Literature DB >> 32011479

Relationship between body mass index and arterial stiffness in a health assessment Chinese population.

Biwen Tang1, Fangxiu Luo2, Jiehui Zhao3, Jing Ma4, Isabella Tan5, Mark Butlin5, Alberto Avolio5, Junli Zuo1,5.   

Abstract

Pulse wave velocity (PWV) is a reliable measurement of arterial stiffness. Our study assesses the association between body mass index (BMI) and brachial-ankle PWV (baPWV) in a healthy cohort and seeks to explain possible mechanisms associated with the obesity paradox.A cross-sectional study was conducted in 578 normal individuals. The mean age was 48.3 ± 14.6 years, and 468 (81.0%) were men. 288 subjects (49.8%) were overweight and obese. baPWV and ankle-brachial index (ABI) were performed to evaluate arterial stiffness and atherosclerosis respectively.

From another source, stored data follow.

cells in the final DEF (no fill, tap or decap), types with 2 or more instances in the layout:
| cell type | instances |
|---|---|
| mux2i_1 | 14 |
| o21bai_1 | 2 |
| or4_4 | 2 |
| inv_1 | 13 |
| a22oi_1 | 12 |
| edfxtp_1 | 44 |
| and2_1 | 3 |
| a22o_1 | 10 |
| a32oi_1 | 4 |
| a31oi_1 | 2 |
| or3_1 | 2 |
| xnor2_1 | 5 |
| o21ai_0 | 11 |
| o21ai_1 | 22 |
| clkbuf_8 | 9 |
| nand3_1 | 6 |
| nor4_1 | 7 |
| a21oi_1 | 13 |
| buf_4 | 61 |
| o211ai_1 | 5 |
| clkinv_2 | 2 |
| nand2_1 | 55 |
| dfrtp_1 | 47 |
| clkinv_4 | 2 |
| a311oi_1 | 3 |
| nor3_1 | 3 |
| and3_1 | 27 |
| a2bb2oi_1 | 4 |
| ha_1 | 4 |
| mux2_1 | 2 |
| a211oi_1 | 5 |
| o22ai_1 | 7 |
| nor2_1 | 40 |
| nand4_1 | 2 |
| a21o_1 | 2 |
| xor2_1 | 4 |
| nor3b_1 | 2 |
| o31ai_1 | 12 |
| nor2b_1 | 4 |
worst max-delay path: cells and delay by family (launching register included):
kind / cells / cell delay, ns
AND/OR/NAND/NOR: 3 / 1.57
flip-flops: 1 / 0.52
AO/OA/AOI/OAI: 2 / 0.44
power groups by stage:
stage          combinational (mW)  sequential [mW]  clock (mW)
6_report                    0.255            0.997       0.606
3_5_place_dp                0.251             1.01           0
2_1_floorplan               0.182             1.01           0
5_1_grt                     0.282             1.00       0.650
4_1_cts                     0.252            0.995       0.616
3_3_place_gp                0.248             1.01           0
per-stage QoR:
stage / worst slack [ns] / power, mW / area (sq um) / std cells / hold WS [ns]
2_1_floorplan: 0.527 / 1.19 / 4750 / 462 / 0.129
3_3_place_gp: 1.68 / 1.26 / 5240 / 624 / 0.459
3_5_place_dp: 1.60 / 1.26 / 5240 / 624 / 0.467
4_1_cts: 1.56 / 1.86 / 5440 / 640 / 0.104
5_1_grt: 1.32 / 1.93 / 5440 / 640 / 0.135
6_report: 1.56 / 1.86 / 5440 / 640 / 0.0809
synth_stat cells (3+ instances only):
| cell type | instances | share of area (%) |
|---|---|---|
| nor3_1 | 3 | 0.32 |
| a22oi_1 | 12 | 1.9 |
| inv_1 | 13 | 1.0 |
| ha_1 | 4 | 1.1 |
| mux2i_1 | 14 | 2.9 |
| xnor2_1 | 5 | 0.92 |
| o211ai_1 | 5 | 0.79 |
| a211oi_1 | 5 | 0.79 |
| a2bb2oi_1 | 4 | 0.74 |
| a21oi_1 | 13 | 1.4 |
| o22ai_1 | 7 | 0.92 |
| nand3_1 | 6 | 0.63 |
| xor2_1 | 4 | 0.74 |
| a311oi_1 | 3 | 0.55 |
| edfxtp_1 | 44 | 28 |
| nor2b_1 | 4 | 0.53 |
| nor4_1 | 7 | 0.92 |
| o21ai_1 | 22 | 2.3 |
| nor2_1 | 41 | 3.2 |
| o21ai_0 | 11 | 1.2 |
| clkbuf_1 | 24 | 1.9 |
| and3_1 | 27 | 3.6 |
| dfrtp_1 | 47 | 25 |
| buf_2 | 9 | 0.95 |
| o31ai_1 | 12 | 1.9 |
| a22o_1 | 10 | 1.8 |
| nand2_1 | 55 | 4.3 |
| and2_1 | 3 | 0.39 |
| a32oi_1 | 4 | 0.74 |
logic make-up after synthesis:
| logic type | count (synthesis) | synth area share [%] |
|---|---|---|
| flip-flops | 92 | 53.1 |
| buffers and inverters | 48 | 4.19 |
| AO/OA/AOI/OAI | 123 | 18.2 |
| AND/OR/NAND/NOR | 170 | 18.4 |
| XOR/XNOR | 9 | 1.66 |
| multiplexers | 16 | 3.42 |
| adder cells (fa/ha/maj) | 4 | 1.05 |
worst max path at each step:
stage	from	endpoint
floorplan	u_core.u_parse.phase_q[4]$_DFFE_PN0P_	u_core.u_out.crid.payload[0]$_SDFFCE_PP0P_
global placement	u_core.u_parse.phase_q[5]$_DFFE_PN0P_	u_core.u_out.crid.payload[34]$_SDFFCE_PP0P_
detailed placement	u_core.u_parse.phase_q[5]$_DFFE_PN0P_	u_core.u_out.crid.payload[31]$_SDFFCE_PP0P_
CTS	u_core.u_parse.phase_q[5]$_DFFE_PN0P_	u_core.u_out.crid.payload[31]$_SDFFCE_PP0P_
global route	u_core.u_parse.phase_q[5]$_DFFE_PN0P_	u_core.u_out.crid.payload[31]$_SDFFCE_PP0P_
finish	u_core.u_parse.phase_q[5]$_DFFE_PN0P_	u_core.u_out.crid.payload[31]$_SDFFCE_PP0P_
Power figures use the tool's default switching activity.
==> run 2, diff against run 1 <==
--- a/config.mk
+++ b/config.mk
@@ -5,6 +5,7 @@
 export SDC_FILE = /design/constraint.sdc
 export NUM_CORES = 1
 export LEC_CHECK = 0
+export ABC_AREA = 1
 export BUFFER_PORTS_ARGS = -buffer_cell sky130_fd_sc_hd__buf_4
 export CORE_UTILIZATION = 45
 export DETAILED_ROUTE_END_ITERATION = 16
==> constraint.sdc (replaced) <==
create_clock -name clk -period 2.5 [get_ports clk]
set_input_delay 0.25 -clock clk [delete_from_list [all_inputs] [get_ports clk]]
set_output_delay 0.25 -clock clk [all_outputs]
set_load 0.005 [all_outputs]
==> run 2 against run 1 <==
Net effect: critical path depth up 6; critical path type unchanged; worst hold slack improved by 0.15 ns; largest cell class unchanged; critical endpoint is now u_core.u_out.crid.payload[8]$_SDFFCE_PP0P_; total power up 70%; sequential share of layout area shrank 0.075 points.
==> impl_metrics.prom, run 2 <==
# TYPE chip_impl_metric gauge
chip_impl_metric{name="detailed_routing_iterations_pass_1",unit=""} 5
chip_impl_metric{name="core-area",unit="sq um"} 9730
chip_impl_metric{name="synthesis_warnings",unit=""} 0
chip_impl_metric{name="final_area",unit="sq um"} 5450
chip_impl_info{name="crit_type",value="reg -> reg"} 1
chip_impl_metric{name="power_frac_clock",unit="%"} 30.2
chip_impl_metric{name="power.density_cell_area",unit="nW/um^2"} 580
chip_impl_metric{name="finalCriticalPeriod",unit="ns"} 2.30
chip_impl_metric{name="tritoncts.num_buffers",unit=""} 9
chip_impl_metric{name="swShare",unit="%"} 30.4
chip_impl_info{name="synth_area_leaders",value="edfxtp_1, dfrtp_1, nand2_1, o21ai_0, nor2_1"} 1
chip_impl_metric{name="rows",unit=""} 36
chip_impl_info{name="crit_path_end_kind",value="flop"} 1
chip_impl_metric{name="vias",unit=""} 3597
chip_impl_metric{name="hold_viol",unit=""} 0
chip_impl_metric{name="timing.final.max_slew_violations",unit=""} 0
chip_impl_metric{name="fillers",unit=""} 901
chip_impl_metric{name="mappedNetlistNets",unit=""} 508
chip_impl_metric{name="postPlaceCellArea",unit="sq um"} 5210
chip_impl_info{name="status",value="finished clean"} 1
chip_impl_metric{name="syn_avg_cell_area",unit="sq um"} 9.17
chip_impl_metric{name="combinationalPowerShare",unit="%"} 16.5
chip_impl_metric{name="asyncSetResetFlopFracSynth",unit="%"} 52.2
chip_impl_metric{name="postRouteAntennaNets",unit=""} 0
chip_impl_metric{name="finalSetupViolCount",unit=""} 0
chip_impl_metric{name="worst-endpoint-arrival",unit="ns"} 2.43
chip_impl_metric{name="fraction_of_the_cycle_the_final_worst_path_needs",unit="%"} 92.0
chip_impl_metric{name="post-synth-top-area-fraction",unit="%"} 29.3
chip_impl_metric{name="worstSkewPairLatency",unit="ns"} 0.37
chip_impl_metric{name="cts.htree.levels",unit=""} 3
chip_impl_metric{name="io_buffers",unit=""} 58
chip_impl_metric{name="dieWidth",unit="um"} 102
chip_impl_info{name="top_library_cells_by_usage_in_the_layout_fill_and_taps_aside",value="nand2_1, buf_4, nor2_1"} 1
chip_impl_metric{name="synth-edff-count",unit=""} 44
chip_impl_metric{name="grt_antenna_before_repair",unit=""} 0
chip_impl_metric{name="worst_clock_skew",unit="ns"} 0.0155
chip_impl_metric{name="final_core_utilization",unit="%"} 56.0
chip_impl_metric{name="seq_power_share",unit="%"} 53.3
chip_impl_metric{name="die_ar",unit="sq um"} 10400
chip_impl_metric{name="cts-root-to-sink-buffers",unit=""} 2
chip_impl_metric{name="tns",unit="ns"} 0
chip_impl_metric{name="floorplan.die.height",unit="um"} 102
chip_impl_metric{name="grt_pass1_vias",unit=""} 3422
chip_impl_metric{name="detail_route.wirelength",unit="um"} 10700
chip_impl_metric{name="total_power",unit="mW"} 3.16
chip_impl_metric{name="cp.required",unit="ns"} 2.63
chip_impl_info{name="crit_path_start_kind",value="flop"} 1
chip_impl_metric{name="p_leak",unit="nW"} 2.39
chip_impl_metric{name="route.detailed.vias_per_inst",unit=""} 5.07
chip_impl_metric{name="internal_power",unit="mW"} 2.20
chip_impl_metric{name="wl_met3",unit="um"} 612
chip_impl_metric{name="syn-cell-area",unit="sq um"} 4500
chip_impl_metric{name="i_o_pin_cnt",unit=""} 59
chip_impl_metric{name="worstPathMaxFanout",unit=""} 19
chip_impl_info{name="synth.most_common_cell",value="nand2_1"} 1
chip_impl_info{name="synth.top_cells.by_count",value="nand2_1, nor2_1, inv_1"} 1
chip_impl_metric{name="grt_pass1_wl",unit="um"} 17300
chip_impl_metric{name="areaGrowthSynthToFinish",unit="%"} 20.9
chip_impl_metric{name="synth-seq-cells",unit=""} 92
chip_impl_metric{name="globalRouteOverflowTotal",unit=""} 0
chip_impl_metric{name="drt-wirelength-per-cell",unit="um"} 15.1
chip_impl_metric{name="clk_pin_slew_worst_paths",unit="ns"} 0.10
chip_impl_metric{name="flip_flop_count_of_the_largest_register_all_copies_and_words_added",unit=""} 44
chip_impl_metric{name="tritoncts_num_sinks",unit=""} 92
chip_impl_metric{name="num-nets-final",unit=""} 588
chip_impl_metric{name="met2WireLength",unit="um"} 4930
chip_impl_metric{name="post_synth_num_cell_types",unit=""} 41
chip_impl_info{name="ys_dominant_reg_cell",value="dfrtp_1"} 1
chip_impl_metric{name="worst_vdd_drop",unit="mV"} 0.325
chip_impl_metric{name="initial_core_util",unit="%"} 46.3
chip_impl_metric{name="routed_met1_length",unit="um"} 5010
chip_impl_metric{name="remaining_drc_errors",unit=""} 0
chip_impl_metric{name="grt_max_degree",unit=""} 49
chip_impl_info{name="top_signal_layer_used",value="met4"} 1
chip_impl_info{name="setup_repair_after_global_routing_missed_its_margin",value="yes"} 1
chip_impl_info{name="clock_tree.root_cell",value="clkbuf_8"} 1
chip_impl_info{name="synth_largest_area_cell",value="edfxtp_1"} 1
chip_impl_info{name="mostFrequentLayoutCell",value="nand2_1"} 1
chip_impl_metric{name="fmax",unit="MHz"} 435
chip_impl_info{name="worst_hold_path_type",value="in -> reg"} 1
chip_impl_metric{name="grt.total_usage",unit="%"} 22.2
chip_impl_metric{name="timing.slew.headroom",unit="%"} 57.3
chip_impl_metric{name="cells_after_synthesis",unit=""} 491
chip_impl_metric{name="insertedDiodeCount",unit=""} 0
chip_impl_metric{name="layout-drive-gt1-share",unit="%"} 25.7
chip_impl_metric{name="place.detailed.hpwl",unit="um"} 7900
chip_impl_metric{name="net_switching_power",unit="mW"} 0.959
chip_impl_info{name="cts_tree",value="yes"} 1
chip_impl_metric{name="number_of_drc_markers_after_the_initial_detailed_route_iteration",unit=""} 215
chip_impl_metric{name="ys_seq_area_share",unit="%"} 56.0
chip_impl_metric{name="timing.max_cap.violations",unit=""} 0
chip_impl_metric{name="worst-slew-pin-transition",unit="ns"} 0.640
**src/design/drl_pkg.sv**
```systemverilog
`default_nettype none

package drl_pkg;

  localparam int DRL_MAX_FIELD_BYTES = 8;

  localparam int CLUSTERS_W = 64;
  localparam int START_W = 63;
  localparam int STATUS_W = 3;

  localparam logic [STATUS_W-1:0] ST_RUN       = 3'd0;
  localparam logic [STATUS_W-1:0] ST_LIST_END  = 3'd1;
  localparam logic [STATUS_W-1:0] ST_BAD_HDR   = 3'd2;
  localparam logic [STATUS_W-1:0] ST_TRUNCATED = 3'd3;
  localparam logic [STATUS_W-1:0] ST_RANGE     = 3'd4;

  typedef struct packed {
    logic [CLUSTERS_W-1:0] run_clusters;
    logic [START_W-1:0]    run_start_cluster;
    logic                  sparse_run;
    logic [STATUS_W-1:0]   status;
    logic                  list_done;
  } result_t;

endpackage

`default_nettype wire

```
**src/design/data_run_list_decoder.sv**
```systemverilog
`default_nettype none

// Streaming decoder for a file-system data run list. Bytes of the list enter on
// the s_ side, one per transaction, with s_tlast on the last byte of the list
// region; each decoded run, list end or error leaves on the m_ side, with m_tlast
// set on the transaction that closes the list. A consumer should drop the runs of
// any list whose closing transaction carries an error status. The block takes one
// byte per cycle: a byte is captured in an input register and then decoded by a
// single pass of merge, sign-extend and one 64-bit add into a four-entry result
// queue. Only a run finished on the region's last byte makes two results, so the
// queue only throttles s_tready when m_tready is held low.
module data_run_list_decoder import drl_pkg::*; #(
  parameter int MAX_FIELD_BYTES = DRL_MAX_FIELD_BYTES
) (
  input  wire logic         clk,
  input  wire logic         rst,
  input  wire logic         s_tvalid,
  output logic              s_tready,
  input  wire logic [7:0]   s_tdata,   // data_byte
  input  wire logic         s_tlast,   // final_byte
  output logic              m_tvalid,
  input  wire logic         m_tready,
  output logic [127:0]      m_tdata,   // run_clusters [63:0], run_start_cluster [126:64], zero
  output logic [3:0]        m_tuser,   // sparse_run [0], status [3:1]
  output logic              m_tlast    // list_done
);

  logic       stage_valid;
  logic [7:0] stage_byte;
  logic       stage_final;
  logic       stage_fire;
  logic       room;
  logic       res0_valid;
  logic       res1_valid;
  result_t    res0;
  result_t    res1;
  result_t    out_data;

  assign stage_fire = stage_valid && room;
  assign s_tready   = !stage_valid || room;

  always_ff @(posedge clk) begin
    if (rst) begin
      stage_valid <= 1'b0;
    end else if (s_tready) begin
      stage_valid <= s_tvalid;
    end
  end

  always_ff @(posedge clk) begin
    if (s_tvalid && s_tready) begin
      stage_byte  <= s_tdata;
      stage_final <= s_tlast;
    end
  end

  drl_core #(
    .MAX_FIELD_BYTES(MAX_FIELD_BYTES)
  ) u_core (
    .clk        (clk),
    .rst        (rst),
    .step_valid (stage_fire),
    .step_byte  (stage_byte),
    .step_final (stage_final),
    .res0_valid (res0_valid),
    .res0       (res0),
    .res1_valid (res1_valid),
    .res1       (res1)
  );

  drl_result_fifo u_fifo (
    .clk       (clk),
    .rst       (rst),
    .push0     (res0_valid),
    .data0     (res0),
    .push1     (res1_valid),
    .data1     (res1),
    .room      (room),
    .out_valid (m_tvalid),
    .out_data  (out_data),
    .out_ready (m_tready)
  );

  assign m_tdata = {1'b0, out_data.run_start_cluster, out_data.run_clusters};
  assign m_tuser = {out_data.status, out_data.sparse_run};
  assign m_tlast = out_data.list_done;

endmodule

`default_nettype wire

```
**src/design/drl_core.sv**
```systemverilog
`default_nettype none

module drl_core import drl_pkg::*; #(
  parameter int MAX_FIELD_BYTES = DRL_MAX_FIELD_BYTES
) (
  input  wire logic       clk,
  input  wire logic       rst,
  input  wire logic       step_valid,
  input  wire logic [7:0] step_byte,
  input  wire logic       step_final,
  output logic            res0_valid,
  output result_t         res0,
  output logic            res1_valid,
  output result_t         res1
);

  localparam logic [1:0] PH_HEADER = 2'd0;
  localparam logic [1:0] PH_COUNT  = 2'd1;
  localparam logic [1:0] PH_DELTA  = 2'd2;
  localparam logic [1:0] PH_SKIP   = 2'd3;

  localparam logic [3:0] MAX_BYTES = 4'(MAX_FIELD_BYTES);

  logic [1:0]  phase, phase_next;
  logic [3:0]  length_bytes, length_bytes_next;
  logic [3:0]  offset_bytes, offset_bytes_next;
  logic [3:0]  byte_position, byte_position_next;
  logic [63:0] count_acc, count_acc_next;
  logic [63:0] delta_acc, delta_acc_next;
  logic [62:0] current_cluster, current_cluster_next;

  logic [63:0] count_merged;
  logic [63:0] delta_merged;
  logic [63:0] delta_ext;
  logic [63:0] start_sum;
  logic [3:0]  pos_inc;
  logic [3:0]  hdr_lb;
  logic [3:0]  hdr_ob;
  logic [6:0]  sign_pos;
  logic        delta_sign;
  logic        clear_all;
  logic        done_run;

  assign pos_inc = byte_position + 4'd1;
  assign hdr_lb = step_byte[3:0];
  assign hdr_ob = step_byte[7:4];
  assign sign_pos = {offset_bytes, 3'b000} - 7'd1;
  assign delta_sign = delta_merged[sign_pos[5:0]];

  // Each incoming field byte lands in its own lane of the little-endian accumulator.
  always_comb begin
    count_merged = count_acc;
    delta_merged = delta_acc;
    count_merged[{byte_position[2:0], 3'b000} +: 8] =
      count_acc[{byte_position[2:0], 3'b000} +: 8] | step_byte;
    delta_merged[{byte_position[2:0], 3'b000} +: 8] =
      delta_acc[{byte_position[2:0], 3'b000} +: 8] | step_byte;
  end

  always_comb begin
    delta_ext = delta_merged;
    for (int i = 0; i < 8; i++) begin
      if (4'(i) >= offset_bytes && delta_sign) begin
        delta_ext[8*i +: 8] = 8'hFF;
      end
    end
  end

  // The running cluster is never negative, so bit 63 of the sum flags both
  // signed overflow and a negative start.
  assign start_sum = {1'b0, current_cluster} + delta_ext;

  always_comb begin
    phase_next           = phase;
    length_bytes_next    = length_bytes;
    offset_bytes_next    = offset_bytes;
    byte_position_next   = byte_position;
    count_acc_next       = count_acc;
    delta_acc_next       = delta_acc;
    current_cluster_next = current_cluster;
    clear_all            = 1'b0;
    done_run             = 1'b0;
    res0_valid           = 1'b0;
    res1_valid           = 1'b0;
    res0                 = '0;
    res1                 = '0;
    res1.status          = ST_TRUNCATED;
    res1.list_done       = 1'b1;
    res0.list_done       = 1'b1;

    if (step_valid) begin
      case (phase)
        PH_HEADER: begin
          if (step_byte == 8'd0) begin
            res0_valid  = 1'b1;
            res0.status = ST_LIST_END;
          end else if (hdr_lb == 4'd0 || hdr_lb > MAX_BYTES || hdr_ob > MAX_BYTES) begin
            res0_valid  = 1'b1;
            res0.status = ST_BAD_HDR;
          end else if (step_final) begin
            res0_valid  = 1'b1;
            res0.status = ST_TRUNCATED;
          end else begin
            length_bytes_next  = hdr_lb;
            offset_bytes_next  = hdr_ob;
            byte_position_next = 4'd0;
            count_acc_next     = '0;
            delta_acc_next     = '0;
            phase_next         = PH_COUNT;
          end
        end
        PH_COUNT: begin
          count_acc_next     = count_merged;
          byte_position_next = pos_inc;
          if (pos_inc >= length_bytes) begin
            if (offset_bytes == 4'd0) begin
              done_run = 1'b1;
            end else begin
              byte_position_next = 4'd0;
              phase_next         = PH_DELTA;
            end
          end
          if (!done_run && step_final) begin
            res0_valid  = 1'b1;
            res0.status = ST_TRUNCATED;
          end
        end
        PH_DELTA: begin
          delta_acc_next     = delta_merged;
          byte_position_next = pos_inc;
          if (pos_inc >= offset_bytes) begin
            done_run = 1'b1;
          end else if (step_final) begin
            res0_valid  = 1'b1;
            res0.status = ST_TRUNCATED;
          end
        end
        default: begin
          if (step_final) begin
            clear_all = 1'b1;
          end
        end
      endcase

      if (done_run) begin
        res0_valid = 1'b1;
        if (offset_bytes != 4'd0 && start_sum[63]) begin
          res0.status = ST_RANGE;
        end else begin
          res0.run_clusters = (phase == PH_COUNT) ? count_merged : count_acc;
          res0.sparse_run   = (offset_bytes == 4'd0);
          res0.status       = ST_RUN;
          res0.list_done    = 1'b0;
          if (offset_bytes != 4'd0) begin
            res0.run_start_cluster = start_sum[62:0];
            current_cluster_next   = start_sum[62:0];
          end
          count_acc_next     = '0;
          delta_acc_next     = '0;
          byte_position_next = 4'd0;
          phase_next         = PH_HEADER;
          res1_valid         = step_final;
        end
      end

      // Any result that closes the list sends the block to skip mode, and the
      // final byte of the region always starts a fresh list.
      if (res0_valid && res0.list_done) begin
        phase_next = PH_SKIP;
      end
      if (step_final) begin
        clear_all = 1'b1;
      end
    end

    if (clear_all) begin
      phase_next           = PH_HEADER;
      length_bytes_next    = 4'd0;
      offset_bytes_next    = 4'd0;
      byte_position_next   = 4'd0;
      count_acc_next       = '0;
      delta_acc_next       = '0;
      current_cluster_next = '0;
    end
  end

  always_ff @(posedge clk) begin
    if (rst) begin
      phase           <= PH_HEADER;
      length_bytes    <= 4'd0;
      offset_bytes    <= 4'd0;
      byte_position   <= 4'd0;
      count_acc       <= '0;
      delta_acc       <= '0;
      current_cluster <= '0;
    end else begin
      phase           <= phase_next;
      length_bytes    <= length_bytes_next;
      offset_bytes    <= offset_bytes_next;
      byte_position   <= byte_position_next;
      count_acc       <= count_acc_next;
      delta_acc       <= delta_acc_next;
      current_cluster <= current_cluster_next;
    end
  end

endmodule

`default_nettype wire

```
**src/design/drl_result_fifo.sv**
```systemverilog
`default_nettype none

module drl_result_fifo import drl_pkg::*; (
  input  wire logic    clk,
  input  wire logic    rst,
  input  wire logic    push0,
  input  wire result_t data0,
  input  wire logic    push1,
  input  wire result_t data1,
  output logic         room,
  output logic         out_valid,
  output result_t      out_data,
  input  wire logic    out_ready
);

  result_t    entries [4];
  logic [1:0] wr_ptr, wr_ptr_next;
  logic [1:0] rd_ptr, rd_ptr_next;
  logic [2:0] fill, fill_next;
  logic       pop;
  logic [1:0] n_push;

  // Room means two free entries, enough for the largest burst one byte can make.
  assign room      = (fill <= 3'd2);
  assign out_valid = (fill != 3'd0);
  assign out_data  = entries[rd_ptr];
  assign pop       = out_valid && out_ready;
  assign n_push    = {1'b0, push0} + {1'b0, push1};

  always_comb begin
    wr_ptr_next = wr_ptr + n_push;
    rd_ptr_next = rd_ptr + {1'b0, pop};
    fill_next   = fill + {1'b0, n_push} - {2'b00, pop};
  end

  always_ff @(posedge clk) begin
    if (push0) begin
      entries[wr_ptr] <= data0;
    end
    if (push1) begin
      entries[wr_ptr + 2'd1] <= data1;
    end
  end

  always_ff @(posedge clk) begin
    if (rst) begin
      wr_ptr <= 2'd0;
      rd_ptr <= 2'd0;
      fill   <= 3'd0;
    end else begin
      wr_ptr <= wr_ptr_next;
      rd_ptr <= rd_ptr_next;
      fill   <= fill_next;
    end
  end

endmodule

`default_nettype wire
```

Normal weight was defined as 18.5 < BMI <25 kg/m, overweight as 25 ≤ BMI < 28 kg/m and obesity as BMI ≥28 kg/m.The overweight/obese subjects had significantly higher baPWV than the normal-weight group (1490.0 ± 308.0/1445.2 ± 245.2 cm/s vs 1371.2 ± 306.4 cm/s, P < .001). For the whole cohort, baPWV showed a significant positive correlation with BMI (r = 0.205, P < .001). However, baPWV was significantly lower as BMI increased: 1490.0 ± 308.0 cm/s (overweight); 1445.2 ± 245.2 cm/s (obese); P < .001) when adjusted for age, gender, heart rate, mean blood pressure, and cardiovascular risk factors (glucose, cholesterol, triglyceride, and low-density lipoprotein). For the whole cohort BMI was negatively associated with baPWV (β = -0.06, P = .042). ABI showed no relationship with BMI. In a middle-age healthy Chinese population, arterial stiffness measured as baPWV increased with BMI.Evidence of reduced arterial stiffness with increasing BMI when accounting for all other cardiovascular risk factors may contribute to underlying factors involved in the obesity paradox that becomes more prominent with increasing age.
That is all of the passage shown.